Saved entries
===== flow/config.mk =====
export PLATFORM = sky130hd
export DESIGN_NAME = BoothRadix2Multiplier
export DESIGN_NICKNAME = BoothRadix2Multiplier
export VERILOG_FILES = /design/flow/design.v
export SDC_FILE = /design/flow/constraint.sdc
export NUM_CORES = 4
export LEC_CHECK = 1
export CORE_UTILIZATION = 30

===== flow/constraint.sdc =====
current_design BoothRadix2Multiplier

set clk_period 4.1
set clk_io_pct 0.2

create_clock -name clk0 -period $clk_period [get_ports {clk}]

set non_clock_inputs [all_inputs -no_clocks]
set_input_delay [expr $clk_period * $clk_io_pct] -clock clk0 $non_clock_inputs
set_output_delay [expr $clk_period * $clk_io_pct] -clock clk0 [all_outputs]

===== flow/design.v =====
module BoothRadix2Multiplier(
    input clk,
    input rst,          
    input [7:0] Q_in,   
    input [7:0] M_in,   
    output [15:0] Product_out  
);
    reg [8:0] next_A_reg_d;
    reg [8:0] next_Q_temp_d;
    reg [8:0] next_M_reg_d;
    reg [3:0] next_count_d;
    reg [15:0] next_Product_out_d;
    reg next_done_flag_d;
    wire [8:0] A_reg_q;
    wire [8:0] Q_temp_q;
    wire [8:0] M_reg_q;
    wire [3:0] count_q;
    wire done_flag_q;
    wire add_M_w, sub_M_w;
    wire en_Product_out;
    reg initial_load_cycle_q;
    reg next_initial_load_cycle_d;
    always @(posedge clk or negedge rst) begin
        if (!rst) begin
            initial_load_cycle_q <= 1'b1;  
        end else begin
            initial_load_cycle_q <= next_initial_load_cycle_d;  
        end
    end
    register #(.WIDTH(9)) reg_A (
        .clk(clk), .rst(rst), .en(1'b1), .d(next_A_reg_d), .q(A_reg_q)
    );
    register #(.WIDTH(9)) reg_Q (
        .clk(clk), .rst(rst), .en(1'b1), .d(next_Q_temp_d), .q(Q_temp_q)
    );
    register #(.WIDTH(9)) reg_M (
        .clk(clk), .rst(rst), .en(1'b1), .d(next_M_reg_d), .q(M_reg_q)
    );
    register #(.WIDTH(4)) reg_count (
        .clk(clk), .rst(rst), .en(1'b1), .d(next_count_d), .q(count_q)
    );
    register #(.WIDTH(1)) reg_done_flag (
        .clk(clk), .rst(rst), .en(1'b1), .d(next_done_flag_d), .q(done_flag_q)
    );
    assign en_Product_out = ((count_q == 7) && !done_flag_q && !initial_load_cycle_q) || !rst;
    register #(.WIDTH(16)) reg_Product_out (
        .clk(clk), .rst(rst), .en(en_Product_out),
        .d(next_Product_out_d), .q(Product_out)
    );
    control_unit_radix2 ctrl_unit (
      .q_pair(Q_temp_q[1:0]), 
      .is_done(done_flag_q || initial_load_cycle_q),  
      .add_M(add_M_w),
      .sub_M(sub_M_w)
    );
    reg [8:0] A_after_op;
    always @(*) begin
        next_A_reg_d = A_reg_q;
        next_Q_temp_d = Q_temp_q;
        next_M_reg_d = M_reg_q; 
        next_count_d = count_q;
        next_Product_out_d = Product_out; 
        next_done_flag_d = done_flag_q;
        A_after_op = A_reg_q;  
        next_initial_load_cycle_d = initial_load_cycle_q;  
        if (!rst) begin 
            next_A_reg_d = 9'b0;
            next_Q_temp_d = {Q_in, 1'b0};  
            next_M_reg_d = {M_in[7], M_in};  
            next_count_d = 4'b0;
            next_Product_out_d = 16'b0;
            next_done_flag_d = 1'b0;
            next_initial_load_cycle_d = 1'b1;  
        end else begin  
            next_initial_load_cycle_d = 1'b0;  
            if (initial_load_cycle_q) begin  
                next_A_reg_d = 9'b0;
                next_Q_temp_d = {Q_in, 1'b0};  
                next_M_reg_d = {M_in[7], M_in};  
                next_count_d = 4'b0;           
                next_done_flag_d = 1'b0;       
            end else if (!done_flag_q) begin  
                if (add_M_w) begin
                    A_after_op = A_reg_q + M_reg_q;
                end else if (sub_M_w) begin
                    A_after_op = A_reg_q - M_reg_q; 
                end
                next_A_reg_d  = {A_after_op[8], A_after_op[8:1]};
                next_Q_temp_d = {A_after_op[0], Q_temp_q[8:1]};
                next_count_d  = count_q + 1;
                if (count_q == 7) begin 
                    next_done_flag_d = 1'b1; 
                    next_Product_out_d = {next_A_reg_d[7:0], next_Q_temp_d[8:1]};
                end
            end else begin  
                next_A_reg_d = A_reg_q;    
                next_Q_temp_d = Q_temp_q;  
                next_count_d = count_q;  
                next_done_flag_d = 1'b1;  
            end
        end
    end
endmodule
module control_unit_radix2(
  input [1:0] q_pair,      
  input       is_done,     
  output reg  add_M,       
  output reg  sub_M        
);
  always @ (*) begin
    add_M = 1'b0;
    sub_M = 1'b0;
    if (!is_done) begin  
      case (q_pair)
        2'b00: ;  
        2'b01: add_M = 1'b1;  
        2'b10: sub_M = 1'b1;  
        2'b11: ;  
        default: ;  
      endcase
    end
  end
endmodule
module register #(
    parameter WIDTH = 8  
) (
    input                   clk,
    input                   rst,  
    input                   en,
    input      [WIDTH-1:0]  d,
    output reg [WIDTH-1:0]  q
);
    always @(posedge clk or negedge rst) begin
        if (!rst) begin  
            q <= {WIDTH{1'b0}};  
        end else if (en) begin  
            q <= d;
        end
    end
endmodule

===== flow/run.sh =====
#!/bin/bash
# OpenROAD 26Q1-2900-gdf79404cd8, Yosys 0.63+post, stock flow scripts
make -C /OpenROAD-flow-scripts/flow DESIGN_CONFIG=/design/flow/config.mk WORK_HOME=/design/flow/orfs finish

==> flow_metrics.env <==
# flow metrics
export IMPL_path_class="register to register"
export IMPL_ys_seq_share=0.420
export IMPL_p_seq_frac=0.497
export IMPL_worstPathBufferInverterCount=0
export IMPL_fin_util=0.375
export IMPL_ant_nets=0
export IMPL_cts_hold_buf=0
export IMPL_core_sq_mm=0.00889
export IMPL_path_max_fanout=13
export IMPL_worstSkewPairLatency_ns=0.29
export IMPL_area_delta_synth_final_pct=18.9
export IMPL_routedWlPerCell_microns=14.7
export IMPL_edf_count=0
export IMPL_cts_tree="built"
export IMPL_power_internal_mw=0.737
export IMPL_fin_tns_setup_ns=0
export IMPL_grt_use_met3=0.0195
export IMPL_syn_area_per_cell_sq_um=9.47
export IMPL_drv_cap=0
export IMPL_viasPerCell=5.09
export IMPL_grtUsageMet2=0.227
export IMPL_num_antenna_cells=0
export IMPL_drive_gt1_frac=0.0767
export IMPL_clk_pin_slew_ns=0.09
export IMPL_worstMarginPinSlew_ns=0.764
export IMPL_die_size_y_microns=98.7
export IMPL_port_buffers=33
export IMPL_grt_pass1_wl_mm=10.9
export IMPL_finalSetupViolations=0
export IMPL_combPwrFrac=0.173
export IMPL_cts_max_level=2
export IMPL_drt_first_pass_iters=4
export IMPL_fin_crit_ns=2.37
export IMPL_place_ws_ns=1.67
export IMPL_dpl_hpwl_mm=4.63
export IMPL_status="complete, no violations"
export IMPL_path_delay_family="simple AND/OR/NAND/NOR gates"
export IMPL_drt_iter0_drc=74
export IMPL_fp_row_count=34
export IMPL_cts_setup_buffers=0
export IMPL_warnings=33
export IMPL_synth_area_sq_mm=0.00280
export IMPL_rsz0062_at_grt="false"
export IMPL_antenna_found_initial=0
export IMPL_numCtsBuffers=5
export IMPL_yosysWarnings=6
export IMPL_p_per_area_mw_per_mm2=303
export IMPL_max_vdd_ir_drop_mv=0.166
export IMPL_grt_max_degree=39
export IMPL_track_usage=0.143
export IMPL_ys_area_sq_mm=0.00280
export IMPL_cts_resized=0
export IMPL_hold_viol=0
export IMPL_ios=34
export IMPL_globalRoute_busiestLayer="met2"
export IMPL_whs_ns=0.445
export IMPL_netlist_instances=296
export IMPL_grt_pass1_vias=2190
export IMPL_cp_required_ns=4.30
export IMPL_grt_util_met1=0.224
export IMPL_ys_types=56
export IMPL_cts_root_buf="clkbuf_8"
export IMPL_setup_ws_ns=1.73
export IMPL_final_common_cell="dfrtp_1"
export IMPL_synth_stat_cells=296
export IMPL_final_cell_mix="dfrtp_1 (46), nand2_1 (38), clkdlybuf4s50_1 (32), o21ai_0 (23), nor2_1 (22)"
export IMPL_floorplan_core_util=0.315
export IMPL_async_flop_share=1.00
export IMPL_dp_cells=426
export IMPL_p_clk_frac=0.330
export IMPL_post_route_period_util=0.577
export IMPL_grt_overflow=0
export IMPL_cp_slowest_stage_delay_ns=0.53
export IMPL_p_sw_mw=0.273
export IMPL_cp_start_kind="register"
export IMPL_endpoint_kind="register"
export IMPL_hp_class="primary input to async pin"
export IMPL_slew_headroom=0.489
export IMPL_vias=2210
export IMPL_clockBufferDepth=2
export IMPL_fmax_ghz=0.422
export IMPL_worst_path_max_delay_cell="ha_1"
export IMPL_synth_top_flop_cell="dfrtp_1"
export IMPL_gp_congestion=0.903
export IMPL_slew_viol_final=0
export IMPL_worstPathArrival_ns=2.57
export IMPL_clock_skew_ns=0.00452
export IMPL_instances_no_fill=434
export IMPL_wl_mm=6.37
export IMPL_drc=0
export IMPL_clock_sinks=47
export IMPL_p_leak_nw=1.45
export IMPL_die_area_sq_mm=0.00973
export IMPL_die_w_microns=98.7
export IMPL_swShare=0.270
export IMPL_ys_flops=47
export IMPL_cp_cell_sequence="ha_1 > nor3b_1 > nor3_1 > a21oi_1 > nor4_1 > o22ai_1 > o31ai_1"
[area by class of cell]
| class | instances | area [sq um] |
|---|---|---|
| clock buffers | 5 | 68.8 |
| multi-input cells | 218 | 1490 |
| repair buffers | 37 | 355 |
| fillers | 863 | 5560 |
| well taps | 108 | 135 |
| clock inverters | 3 | 43.8 |
| flip-flops and latches | 47 | 1180 |
| inverters | 16 | 60.1 |
[sequential cells by signal, indices dropped and copies added, names as in the netlist]
register and flops:
reg_Product_out.q 16, reg_Q.q 9, reg_A.q 8, reg_M.q 8, reg_count.q 4, initial_load_cycle_q 1, reg_done_flag.q 1
[per-stage QoR]
stage          total power, mW  instance area (sq um)
6_report                  1.01                   3330
2_1_floorplan            0.627                   2800
5_1_grt                   1.07                   3330
4_1_cts                   1.03                   3330
3_3_place_gp             0.684                   3220
3_5_place_dp             0.687                   3220
[logic make-up after synthesis]
logic type | count (synthesis) | share of synthesized area
fa+ha+maj | 19 | 0.0902
compound gates | 80 | 0.194
xor+xnor | 4 | 0.0125
buf+inv | 31 | 0.0478
flops | 47 | 0.420
simple gates | 103 | 0.193
mux | 12 | 0.0429
[per-layer routing]
| layer | up-vias | wire length [microns] |
|---|---|---|
| li1 | 1116 | - |
| met1 | 1048 | 3190 |
| met2 | 44 | 2910 |
| met3 | 2 | 244 |
| met4 | 0 | 27 |
| met5 | - | 0 |
[synth_stat cells (all sizes together) (2+ instances only)]
library cell / instances / share of area
clkbuf: 10 / 0.013
nand2: 38 / 0.051
a21oi: 19 / 0.034
a22o: 10 / 0.031
o21ai: 23 / 0.041
o21a: 2 / 0.0054
a32o: 3 / 0.011
a221o: 3 / 0.011
nor2b: 4 / 0.0089
fa: 2 / 0.014
nand4: 2 / 0.0045
nand3: 9 / 0.018
nand2b: 4 / 0.0089
nor3b: 2 / 0.0094
dfrtp: 46 / 0.41
nor4: 2 / 0.0045
o211ai: 2 / 0.0054
xnor2: 2 / 0.0063
buf: 5 / 0.013
nor3: 4 / 0.0071
or2: 2 / 0.0045
o31ai: 2 / 0.0054
o221ai: 3 / 0.0094
nand3b: 4 / 0.011
xor2: 2 / 0.0063
mux2i: 12 / 0.043
inv: 16 / 0.021
and2: 2 / 0.0045
ha: 17 / 0.076
or3: 2 / 0.0063
or3b: 2 / 0.0063
nor2: 22 / 0.029
o31a: 2 / 0.0063
[final timing paths]
| check | from | to | slack, ns | depth (start not counted) |
|---|---|---|---|---|
| min in group clk0 | reg_Product_out.q[14]$_DFFE_PN0P_ | reg_Product_out.q[14]$_DFFE_PN0P_ | 0.49 | 2 |
| worst max-delay path | reg_A.q[5]$_DFFE_PN0P_ | reg_Product_out.q[15]$_DFFE_PN0P_ | 1.73 | 7 |
| worst min-delay path | rst | reg_done_flag.q$_DFF_PN0_ | 0.45 | 1 |
| max in group asynchronous | rst | reg_M.q[4]$_DFFE_PN0P_ | 2.88 | 2 |
| worst min register to register | reg_Product_out.q[14]$_DFFE_PN0P_ | reg_Product_out.q[14]$_DFFE_PN0P_ | 0.49 | 2 |
| worst max register to register | reg_A.q[5]$_DFFE_PN0P_ | reg_Product_out.q[15]$_DFFE_PN0P_ | 1.73 | 7 |
[power groups by stage]
stage / combinational, mW / clock [mW] / sequential, mW
finish: 0.175 / 0.333 / 0.502
global route: 0.198 / 0.364 / 0.505
CTS: 0.177 / 0.350 / 0.502
[worst reg2reg max path, cell delays in order, from the launching register on]
cell and delay (ns):
dfrtp_1 0.45, ha_1 0.53, nor3b_1 0.12, nor3_1 0.42
a21oi_1 0.18, nor4_1 0.21, o22ai_1 0.14, o31ai_1 0.22
Power figures rest on the tool's default switching activity, not on a simulated workload.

§ **BRIEF**:
Your answer should consist only of the lines from the one that holds "reg_M.q[4]$_DFFE_PN0P_ | 2.88 | 2 |" to the end of the entries above, both ends included, each repeated exactly.

§ **RESPONSE TO THIS EXERCISE**:
| max in group asynchronous | rst | reg_M.q[4]$_DFFE_PN0P_ | 2.88 | 2 |
| worst min register to register | reg_Product_out.q[14]$_DFFE_PN0P_ | reg_Product_out.q[14]$_DFFE_PN0P_ | 0.49 | 2 |
| worst max register to register | reg_A.q[5]$_DFFE_PN0P_ | reg_Product_out.q[15]$_DFFE_PN0P_ | 1.73 | 7 |
[power groups by stage]
stage / combinational, mW / clock [mW] / sequential, mW
finish: 0.175 / 0.333 / 0.502
global route: 0.198 / 0.364 / 0.505
CTS: 0.177 / 0.350 / 0.502
[worst reg2reg max path, cell delays in order, from the launching register on]
cell and delay (ns):
dfrtp_1 0.45, ha_1 0.53, nor3b_1 0.12, nor3_1 0.42
a21oi_1 0.18, nor4_1 0.21, o22ai_1 0.14, o31ai_1 0.22
Power figures rest on the tool's default switching activity, not on a simulated workload.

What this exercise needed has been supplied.